Murray Rothbard, Mr. Libertarian, Turns 100 | The Libertarian Institute [LINK]
【海外記事紹介】リバタリアニズム(自由至上主義)の巨人、マレー・ロスバードが1926年3月2日に生まれてから、ちょうど100年が経過しました。著者のアラン・モズレー氏は、ロスバードを「ミスター・リバタリアン」と呼び、彼が現代の自由主義運動に与えた計り知れない影響を振り返っています。ロスバードはコロンビア大学で数学と経済学を修めた後、ルートヴィヒ・フォン・ミーゼスのゼミナールに参加したことで、人間行動学(プラクセオロジー)と徹底した自由放任主義に開眼しました。彼は、自由を実現するためには国家による強制の改革ではなく、その廃止が必要であると確信し、自発的な交換に基づく国家のない社会を指す「アナルコ・キャピタリズム(無政府資本主義)」という言葉を提唱しました。
彼の主著である『人間・経済・国家』は1,000ページを超える大著であり、個人の目的を持った行動を起点に、ミクロおよびマクロ経済の法則を体系的に導き出しました。彼は、独占は政府の特権付与によってのみ生じると論じ、中央銀行による信用拡大が景気循環(バブルとその崩壊)を引き起こすと批判しました。この記事では、ロスバードの才能が経済学に留まらなかったことも強調されています。彼は歴史家として、公式の物語に疑いの目を向ける「修正主義」の立場を取り、1930年代の大恐慌は連邦準備制度(FRB)の信用拡大が原因であり、フーヴァー政権の介入がそれを長引かせたと論証しました。
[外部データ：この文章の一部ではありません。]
**src/verilog/hm_pkg.sv**
```systemverilog
`default_nettype none
package hm_pkg;
    // device register byte offsets, 16-bit words at even addresses
    localparam logic [7:0] A_UMUL_16 = 8'h00; // unsigned_multiply_entry
    localparam logic [7:0] A_SMUL_16 = 8'h02; // signed_multiply_entry
    localparam logic [7:0] A_UMAC_16 = 8'h04; // unsigned_accumulate_entry
    localparam logic [7:0] A_SMAC_16 = 8'h06; // signed_accumulate_entry
    localparam logic [7:0] A_OP2_16 = 8'h08; // second_operand_16
    localparam logic [7:0] A_LEG_LO = 8'h0A; // legacy_result_low
    localparam logic [7:0] A_LEG_HI = 8'h0C; // legacy_result_high
    localparam logic [7:0] A_SUM_EXTENSION = 8'h0E; // sum_extension
    localparam logic [7:0] A_UMUL_LO = 8'h10;
    localparam logic [7:0] A_UMUL_HI = 8'h12;
    localparam logic [7:0] A_SMUL_LO = 8'h14;
    localparam logic [7:0] A_SMUL_HI = 8'h16;
    localparam logic [7:0] A_UMAC_LO = 8'h18;
    localparam logic [7:0] A_UMAC_HI = 8'h1A;
    localparam logic [7:0] A_SMAC_LO = 8'h1C;
    localparam logic [7:0] A_SMAC_HI = 8'h1E;
    localparam logic [7:0] A_OP2_LO = 8'h20; // second_operand_low
    localparam logic [7:0] A_OP2_HI = 8'h22; // second_operand_high
    localparam logic [7:0] A_RESULT_WORD_0 = 8'h24; // result_word_0, words 1..3 follow
    localparam logic [7:0] A_CTL0 = 8'h2C; // multiplier_control_0
    // multiplier_control_0 bit positions
    localparam int CTL_DLY_EN = 0; // delayed_write_enable
    localparam int CTL_DLY32 = 1; // delay_until_32bit_select
    localparam int CTL_CARRY = 2; // product_carry_flag, read only
    localparam int CTL_OP1W = 3; // first operand is 32 bits, read only
    localparam int CTL_OP2W = 4; // second operand is 32 bits, read only
    // latencies {carry, word3, word2, word1, word0} in clock cycles
    localparam logic [19:0] LAT_N_N = 20'h34433;
    localparam logic [19:0] LAT_W_N = 20'h77653;
    localparam logic [19:0] LAT_N_W = 20'h44433;
    localparam logic [19:0] LAT_W_W = 20'h66533;
    localparam logic [15:0] REG_RST = 16'h0000;
    // operation modes: bit0 signed, bit1 accumulate
    typedef enum logic [1:0] {
        HM_UMUL = 2'b00,
        HM_SMUL = 2'b01,
        HM_UMAC = 2'b10,
        HM_SMAC = 2'b11
    } hm_mode_e;
    // avalon word indices of the controller
    localparam logic [1:0] AV_DATA = 2'h0;
    localparam logic [1:0] AV_CMD = 2'h1;
    localparam logic [1:0] AV_STAT = 2'h2;
    localparam logic [1:0] AV_RDATA = 2'h3;
    localparam int CMD_READ = 8; // command bit: 1 read, 0 write
    localparam int CMD_BYTE = 9; // command bit: byte access
    typedef enum logic [1:0] {
        CPU_IDLE = 2'b00,
        CPU_ISSUE = 2'b01,
        CPU_CAPT = 2'b10
    } hm_cpu_e;
endpackage
`default_nettype wire

```
**src/verilog/hm_bus_if.sv**
```systemverilog
`timescale 1ns/1ps
`default_nettype none
interface hm_bus_if;
    logic wr; // write request, held until taken
    logic rd; // read request
    logic bsel; // byte access
    logic [7:0] addr;
    logic [15:0] wdata;
    logic [15:0] rdata; // valid the cycle after a read is taken
    logic stall; // delayed write in force
    modport dev (input wr, rd, bsel, addr, wdata, output rdata, stall);
    modport cpu (output wr, rd, bsel, addr, wdata, input rdata, stall);
endinterface
`default_nettype wire

```
**src/verilog/hm_dev.sv**
```systemverilog
// How it works
// - low-word first-operand write selects mode only
// - first operand wide only after high-word write
// - first operand and mode kept between operations
// - twelve first-operand addresses, four modes
// - 16-bit second operand write starts operation
// - low second word held, high word starts
// - lone second-operand high write is ignored
// - byte writes sign-extended in signed modes
// - 24-bit high byte follows low-word signedness
// - stored high word kept, ignored when narrow
// - operand change mid-operation invalidates pending words
// - delayed write stalls until 64/32 result
// - 64-bit result, signed modes sign-extended
// - software preloads signed accumulate sign-extended
// - software leaves result words alone while busy
// - legacy low/high alias result words 0, 1
// - sign/carry from 32 or 64 bits
// - unsigned multiply: extension 0, carry 0
// - signed modes: extension is sign
// - unsigned accumulate: extension and carry mirror
// - accumulate carry reported, never fed back
// - software detects signed accumulate overflow itself
// - narrow result words 0, 1 readable three cycles later, words 2, 3 after four
//
// Decided for this implementation: the address map and the Avalon-MM interface to the registers.
`timescale 1ns/1ps
`default_nettype none
module hm_dev (
    input wire logic clk_sys_i,
    input wire logic rst_i,
    hm_bus_if.dev bus,
    output logic busy_o,
    output logic carry_o
);
    // operand and mode state
    logic [15:0] op1_lo_ff, op1_hi_ff, op2_lo_ff, op2_hi_ff;
    logic op1_wide_ff, op2_wide_ff, expect_hi_ff;
    hm_pkg::hm_mode_e mode_ff;
    // computation tracking
    logic [63:0] base_ff, pend_ff;
    logic [15:0] psx_ff, sum_extension_ff, rdata_ff;
    logic pcy_ff, carry_ff, busy_ff, stall_ff, dly_en_ff, dly32_ff;
    logic [19:0] lat_ff;
    logic [3:0] cnt_ff;
    logic [15:0] res_ff [0:3];
    // decoded write events
    logic wr_ok, op1_lo_wr, op1_hi_wr, op2_go, second_operand_low_wr, second_operand_high_go, start;
    logic sgn;
    hm_pkg::hm_mode_e wmode;
    logic [15:0] wval;
    logic [63:0] a64, b64, prod, base, res_new, cur_res;
    logic [64:0] s65;
    logic [32:0] s33;
    logic [31:0] r32;
    logic narrow, op2w, sign, cy, nxt_stall;
    logic [15:0] sx, b_hi;
    logic [19:0] lat_new;

    // writes are held off while the delayed-write stall stands
    assign wr_ok = bus.wr && !stall_ff;
    assign cur_res = {res_ff[3], res_ff[2], res_ff[1], res_ff[0]};

    // address decode of first-operand entries and their modes
    always_comb begin
        op1_lo_wr = 1'b0;
        op1_hi_wr = 1'b0;
        wmode = mode_ff;
        case (bus.addr)
            hm_pkg::A_UMUL_16, hm_pkg::A_UMUL_LO: begin
                op1_lo_wr = 1'b1;
                wmode = hm_pkg::HM_UMUL;
            end
            hm_pkg::A_SMUL_16, hm_pkg::A_SMUL_LO: begin
                op1_lo_wr = 1'b1;
                wmode = hm_pkg::HM_SMUL;
            end
            hm_pkg::A_UMAC_16, hm_pkg::A_UMAC_LO: begin
                op1_lo_wr = 1'b1;
                wmode = hm_pkg::HM_UMAC;
            end
            hm_pkg::A_SMAC_16, hm_pkg::A_SMAC_LO: begin
                op1_lo_wr = 1'b1;
                wmode = hm_pkg::HM_SMAC;
            end
            hm_pkg::A_UMUL_HI, hm_pkg::A_SMUL_HI,
            hm_pkg::A_UMAC_HI, hm_pkg::A_SMAC_HI: op1_hi_wr = 1'b1;
            default: op1_lo_wr = 1'b0;
        endcase
        op1_lo_wr = op1_lo_wr && wr_ok;
        op1_hi_wr = op1_hi_wr && wr_ok;
    end

    assign op2_go = wr_ok && bus.addr == hm_pkg::A_OP2_16;
    assign second_operand_low_wr = wr_ok && bus.addr == hm_pkg::A_OP2_LO;
    // high second word counts only after a low one
    assign second_operand_high_go = wr_ok && bus.addr == hm_pkg::A_OP2_HI
        && expect_hi_ff;
    assign start = op2_go || second_operand_high_go;

    // byte data extension; high word of a 24-bit value uses stored mode
    assign sgn = op1_lo_wr ? wmode[0] : mode_ff[0];
    assign wval = bus.bsel ? {{8{sgn && bus.wdata[7]}}, bus.wdata[7:0]}
        : bus.wdata;

    // product and accumulation of the operation being started
    always_comb begin
        op2w = second_operand_high_go;
        b_hi = wval;
        narrow = !op1_wide_ff && !op2w;
        a64 = op1_wide_ff
            ? {{32{mode_ff[0] && op1_hi_ff[15]}}, op1_hi_ff, op1_lo_ff}
            : {{48{mode_ff[0] && op1_lo_ff[15]}}, op1_lo_ff};
        b64 = op2w ? {{32{mode_ff[0] && b_hi[15]}}, b_hi, op2_lo_ff}
            : {{48{mode_ff[0] && wval[15]}}, wval};
        prod = a64 * b64;
        // accumulation base is the result words now, or as held at the low second-word write
        base = second_operand_high_go ? base_ff : cur_res;
        s65 = {1'b0, base} + {1'b0, prod};
        s33 = {1'b0, base[31:0]} + {1'b0, prod[31:0]};
        r32 = mode_ff[1] ? s33[31:0] : prod[31:0];
        if (narrow) begin
            res_new = {{32{mode_ff[0] && r32[31]}}, r32};
        end else begin
            res_new = mode_ff[1] ? s65[63:0] : prod;
        end
        sign = narrow ? res_new[31] : res_new[63];
        // carry out is reported only, never added into later sums
        cy = mode_ff[1] ? (narrow ? s33[32] : s65[64]) : 1'b0;
        case (mode_ff)
            hm_pkg::HM_UMUL: sx = 16'h0000;
            hm_pkg::HM_UMAC: sx = {15'h0000, cy};
            default: sx = {16{sign}};
        endcase
        if (mode_ff == hm_pkg::HM_SMUL) begin
            cy = sign;
        end
        if (narrow) begin
            lat_new = hm_pkg::LAT_N_N;
        end else if (!op2w) begin
            lat_new = hm_pkg::LAT_W_N;
        end else begin
            lat_new = op1_wide_ff ? hm_pkg::LAT_W_W : hm_pkg::LAT_N_W;
        end
    end

    // first operand: low write sets mode and narrows, high widens
    always_ff @(posedge clk_sys_i or posedge rst_i) begin
        if (rst_i) begin
            op1_lo_ff <= hm_pkg::REG_RST;
            op1_hi_ff <= hm_pkg::REG_RST;
            op1_wide_ff <= 1'b0;
            mode_ff <= hm_pkg::HM_UMUL;
        end else if (op1_lo_wr) begin
            op1_lo_ff <= wval;
            mode_ff <= wmode;
            op1_wide_ff <= 1'b0;
        end else if (op1_hi_wr) begin
            op1_hi_ff <= wval;
            op1_wide_ff <= 1'b1;
        end
    end

    // second operand words and the wait for a high word
    always_ff @(posedge clk_sys_i or posedge rst_i) begin
        if (rst_i) begin
            op2_lo_ff <= hm_pkg::REG_RST;
            op2_hi_ff <= hm_pkg::REG_RST;
            op2_wide_ff <= 1'b0;
            expect_hi_ff <= 1'b0;
            base_ff <= 64'h0000000000000000;
        end else if (op2_go) begin
            op2_lo_ff <= wval;
            op2_wide_ff <= 1'b0;
            expect_hi_ff <= 1'b0;
        end else if (second_operand_low_wr) begin
            op2_lo_ff <= wval;
            expect_hi_ff <= 1'b1;
            base_ff <= cur_res;
        end else if (second_operand_high_go) begin
            op2_hi_ff <= wval;
            op2_wide_ff <= 1'b1;
            expect_hi_ff <= 1'b0;
        end
    end

    // latency counter; operand changes cancel words not yet written
    always_ff @(posedge clk_sys_i or posedge rst_i) begin
        if (rst_i) begin
            busy_ff <= 1'b0;
            cnt_ff <= 4'h0;
            lat_ff <= 20'h00000;
            pend_ff <= 64'h0000000000000000;
            pcy_ff <= 1'b0;
            psx_ff <= hm_pkg::REG_RST;
        end else if (start) begin
            busy_ff <= 1'b1;
            cnt_ff <= 4'h1;
            lat_ff <= lat_new;
            pend_ff <= res_new;
            pcy_ff <= cy;
            psx_ff <= sx;
        end else if (op1_lo_wr || op1_hi_wr || second_operand_low_wr) begin
            busy_ff <= 1'b0;
        end else if (busy_ff) begin
            cnt_ff <= cnt_ff + 4'h1;
            if (cnt_ff == lat_ff[15:12]) begin
                busy_ff <= 1'b0;
            end
        end
    end

    // result words fill in as their latency elapses
    genvar k;
    generate
        for (k = 0; k < 4; k++) begin : g_res
            logic sw_hit;
            assign sw_hit = wr_ok && (bus.addr == 8'(hm_pkg::A_RESULT_WORD_0 + 2 * k)
                || (k < 2 && bus.addr == 8'(hm_pkg::A_LEG_LO + 2 * k)));
            always_ff @(posedge clk_sys_i or posedge rst_i) begin
                if (rst_i) begin
                    res_ff[k] <= hm_pkg::REG_RST;
                end else if (sw_hit) begin
                    res_ff[k] <= wval;
                end else if (busy_ff && !start
                        && cnt_ff == lat_ff[4*k +: 4]) begin
                    res_ff[k] <= pend_ff[16*k +: 16];
                end
            end
        end
    endgenerate

    // sum extension and carry arrive with their own latency
    always_ff @(posedge clk_sys_i or posedge rst_i) begin
        if (rst_i) begin
            sum_extension_ff <= hm_pkg::REG_RST;
            carry_ff <= 1'b0;
        end else if (busy_ff && !start && cnt_ff == lat_ff[19:16]) begin
            sum_extension_ff <= psx_ff;
            carry_ff <= pcy_ff;
        end
    end

    // control bits and the registered stall
    assign nxt_stall = dly_en_ff && (start || (busy_ff
        && cnt_ff < (dly32_ff ? lat_ff[7:4] : lat_ff[15:12])));
    always_ff @(posedge clk_sys_i or posedge rst_i) begin
        if (rst_i) begin
            dly_en_ff <= 1'b0;
            dly32_ff <= 1'b0;
            stall_ff <= 1'b0;
        end else begin
            stall_ff <= nxt_stall;
            if (wr_ok && bus.addr == hm_pkg::A_CTL0) begin
                dly_en_ff <= wval[hm_pkg::CTL_DLY_EN];
                dly32_ff <= wval[hm_pkg::CTL_DLY32];
            end
        end
    end

    // read data, one cycle after the read is taken
    always_ff @(posedge clk_sys_i or posedge rst_i) begin
        if (rst_i) begin
            rdata_ff <= hm_pkg::REG_RST;
        end else if (bus.rd) begin
            case (bus.addr)
                hm_pkg::A_RESULT_WORD_0, hm_pkg::A_LEG_LO: rdata_ff <= res_ff[0];
                8'h26, hm_pkg::A_LEG_HI: rdata_ff <= res_ff[1];
                8'h28: rdata_ff <= res_ff[2];
                8'h2A: rdata_ff <= res_ff[3];
                hm_pkg::A_SUM_EXTENSION: rdata_ff <= sum_extension_ff;
                hm_pkg::A_CTL0: rdata_ff <= {11'h000, op2_wide_ff,
                    op1_wide_ff, carry_ff, dly32_ff, dly_en_ff};
                default: rdata_ff <= 16'h0000; // unmapped reads zero
            endcase
        end
    end

    assign bus.rdata = rdata_ff;
    assign bus.stall = stall_ff;
    assign busy_o = busy_ff;
    assign carry_o = carry_ff;
endmodule
`default_nettype wire

```
**src/flat_wrapper.sv**
```systemverilog
// flat-port wrapper written by rule: the top's interface ports become plain ports
module hm_dev_flat 
  (clk_sys_i, rst_i, busy_o, carry_o, bus_wr, bus_rd, bus_bsel, bus_addr, bus_wdata, bus_rdata, bus_stall);
  hm_bus_if bus_i ();
  input wire logic clk_sys_i;
  input wire logic rst_i;
  output logic busy_o;
  output logic carry_o;
  input wire logic [$bits(bus_i.wr)-1:0] bus_wr;
  input wire logic [$bits(bus_i.rd)-1:0] bus_rd;
  input wire logic [$bits(bus_i.bsel)-1:0] bus_bsel;
  input wire logic [$bits(bus_i.addr)-1:0] bus_addr;
  input wire logic [$bits(bus_i.wdata)-1:0] bus_wdata;
  output wire logic [$bits(bus_i.rdata)-1:0] bus_rdata;
  output wire logic [$bits(bus_i.stall)-1:0] bus_stall;
  assign bus_i.wr = bus_wr;
  assign bus_i.rd = bus_rd;
  assign bus_i.bsel = bus_bsel;
  assign bus_i.addr = bus_addr;
  assign bus_i.wdata = bus_wdata;
  assign bus_rdata = bus_i.rdata;
  assign bus_stall = bus_i.stall;
  hm_dev u_core (.clk_sys_i(clk_sys_i), .rst_i(rst_i), .bus(bus_i), .busy_o(busy_o), .carry_o(carry_o));
endmodule
```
政治哲学者としてのロスバードは、自己所有権に基づく自然権を擁護し、「非侵害の原理」を唱えました。『自由の倫理学』では、あらゆる暴力の行使は不正であり、国家そのものが「犯罪集団」であると断じました。彼は、警察から学校に至るまで、国家が提供すると主張するすべてのサービスは、自由市場と自発的な結社によってより良く提供できると考えたのです。また、彼は学者であると同時に情熱的な活動家でもあり、リバタリアン党の綱領作成に携わったほか、ケイトー研究所やミーゼス研究所の設立にも深く関わりました。
ロスバードの思想は、元下院議員のロン・ポール氏ら後世の政治家や知識人に多大な影響を与え、「FRBを廃止せよ」といったスローガンの源流となりました。1995年に世を去った後も、彼の知的な遺産は生き続けています。ロスバードは、経済は倫理と切り離せず、歴史は国家の神話から解き放たれなければならないと説きました。モズレー氏は、徹底した論理性と道徳的情熱を兼ね備えたロスバードの合成された思想こそが、国家の鉄拳ではなく自発的な協力に基づく社会を求める人々に、今なおインスピレーションを与え続けていると結んでいます。